チュル: 「うわーー、修羅場っすね(笑)」

オヤジ: 「もう記憶飛び飛びよ。ドリンク捌いて、焼き鳥焼いて、配膳して。お湯割りのお湯なんて注ぐ暇なくて、お客さんが勝手に注いでくれてたし。『一人でやってんの?』とか同情されながらな。」

チュル: 「あはは、ツカサあるあるだ。」

オヤジ: 「でさ、その中に一人、俺の動きをじーっと観察してる若い男がいたんだよ。焼き場に入れば窓の外から覗き込んでくるし、まさに『ぶち抜くような視線』でさ。正直、ウザかったしプレッシャーだった。」

チュル: 「『まだかよ』的な?」

オヤジ: 「そうそう。でもな、不思議とそこで腹が据わったんだよ。『見てろよこの野郎』って。その視線のおかげで『寂しい父親』から『プロの焼き鳥屋』に引き戻された気がする。
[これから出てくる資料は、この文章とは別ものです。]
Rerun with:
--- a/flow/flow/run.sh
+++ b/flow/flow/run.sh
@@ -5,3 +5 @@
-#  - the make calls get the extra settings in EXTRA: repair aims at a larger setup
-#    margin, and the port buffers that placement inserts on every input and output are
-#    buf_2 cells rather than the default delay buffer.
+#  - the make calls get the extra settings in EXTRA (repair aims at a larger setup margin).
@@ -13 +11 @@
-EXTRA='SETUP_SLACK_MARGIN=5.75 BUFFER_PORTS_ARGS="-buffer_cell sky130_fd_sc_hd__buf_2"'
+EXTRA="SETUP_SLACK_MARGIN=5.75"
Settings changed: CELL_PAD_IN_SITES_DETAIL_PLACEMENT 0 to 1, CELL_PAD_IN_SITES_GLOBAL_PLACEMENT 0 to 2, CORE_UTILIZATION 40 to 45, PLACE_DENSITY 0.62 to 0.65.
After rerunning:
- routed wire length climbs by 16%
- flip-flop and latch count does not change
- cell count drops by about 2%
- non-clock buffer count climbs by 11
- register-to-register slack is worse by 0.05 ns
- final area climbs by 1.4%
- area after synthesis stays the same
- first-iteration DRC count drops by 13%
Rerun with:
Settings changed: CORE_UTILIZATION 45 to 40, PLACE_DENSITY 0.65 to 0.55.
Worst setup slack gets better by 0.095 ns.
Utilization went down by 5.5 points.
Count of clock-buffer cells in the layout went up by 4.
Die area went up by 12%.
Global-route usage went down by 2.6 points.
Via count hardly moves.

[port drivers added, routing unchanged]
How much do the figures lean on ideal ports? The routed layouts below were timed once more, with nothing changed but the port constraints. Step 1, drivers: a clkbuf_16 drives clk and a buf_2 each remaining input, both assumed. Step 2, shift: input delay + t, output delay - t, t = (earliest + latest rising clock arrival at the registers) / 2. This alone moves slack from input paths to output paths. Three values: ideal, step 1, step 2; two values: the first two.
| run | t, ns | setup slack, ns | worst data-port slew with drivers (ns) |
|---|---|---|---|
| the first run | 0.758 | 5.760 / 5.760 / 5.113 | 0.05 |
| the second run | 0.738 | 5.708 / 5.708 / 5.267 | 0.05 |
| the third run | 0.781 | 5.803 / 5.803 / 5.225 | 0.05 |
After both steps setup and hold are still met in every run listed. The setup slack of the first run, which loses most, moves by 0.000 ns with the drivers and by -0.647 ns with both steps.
What follows belongs to an exercise in optimizing a design on an open flow for small area; a production flow would make more cautious choices.
Only simulation tests tie the RTL to the original design; equivalence was not proved.
Power and IR drop assume default switching activity.

[flow/design.v]
package bus_checker_pkg;
   localparam int ID_W = 8;
   typedef enum logic [1:0] {
      RES_PASS     = 2'd0,
      RES_NO_MATCH = 2'd1,
      RES_MISROUTE = 2'd2,
      RES_BAD_ID   = 2'd3
   } res_code_e;
endpackage
module bus_checker_sb #(
   parameter int DEPTH = 16,
   parameter int KW    = 10
) (
   input  logic [DEPTH-1:0][KW-1:0] key_i,
   input  logic [DEPTH-1:0]         empty_i,
   input  logic [KW-1:0]            srch_key_i,
   input  logic                     srch_ok_i,   
   input  logic                     srch_i,
   input  logic                     dst_ok_i,
   output logic [DEPTH-1:0]         first_o,     
   output logic [DEPTH-1:0]         shift_o,     
   output logic                     found_o,
   output logic                     remove_o
);
   logic [DEPTH-1:0] match, match_pre, hole_pre;
   bus_checker_cmp #(
      .DEPTH (DEPTH),
      .KW    (KW)
   ) u_cmp (
      .key_i      (key_i),
      .empty_i    (empty_i),
      .srch_key_i (srch_key_i),
      .match_o    (match)
   );
   always_comb begin
      match_pre[0] = match[0];
      hole_pre[0]  = empty_i[0];
      first_o[0]   = match[0];
      for (int i = 1; i < DEPTH; i++) begin
         match_pre[i] = match_pre[i-1] | match[i];
         hole_pre[i]  = hole_pre[i-1] | empty_i[i];
         first_o[i]   = match[i] & !match_pre[i-1];
      end
   end
   assign found_o  = srch_ok_i && match_pre[DEPTH-1];
   assign remove_o = srch_i && found_o && dst_ok_i;
   assign shift_o  = hole_pre;
endmodule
」

チュル: 「へぇ……! 逆に燃えたんすか。」

オヤジ: 「おう。なんとかやり切って、最後はその男も笑顔で帰って行った。で、片付けながら泥のような疲れの中でふと思ったんだよ。」

チュル: 「何をすか?」

オヤジ: 「もし今日、暇だったら俺どうなってたかなって。きっと誰もいない店で、娘がいない寂しさにどっぷり浸って、メソメソしてたと思うんだよ。」

チュル: 「あー……確かに。」

オヤジ: 「でも現実は、心の『空白』に26人が雪崩れ込んできた。神様は俺に寂しがる暇を与えなかったんだよ。『感傷に浸ってる暇があったら手を動かせ』ってな。」

チュル: 「深いなぁ。ピンチが救いだったってことすか。」

オヤジ: 「そう。『筋肉痛』が『心の痛み』を忘れさせてくれるように、今日のパニックがロス感を吹き飛ばしてくれたんだよ。あのウザい視線の男も、実は俺を救うために送り込まれた刺客だったのかもな。」

チュル: 「オヤジ、それ名言っすよ。筋肉痛は全てを癒やす!」

オヤジ: 「だろ? 娘も東京で戦ってる。だから親父もここで戦う。離れてても同じ『疲れ』を感じることが、今の俺たちの絆なのかもしれん。」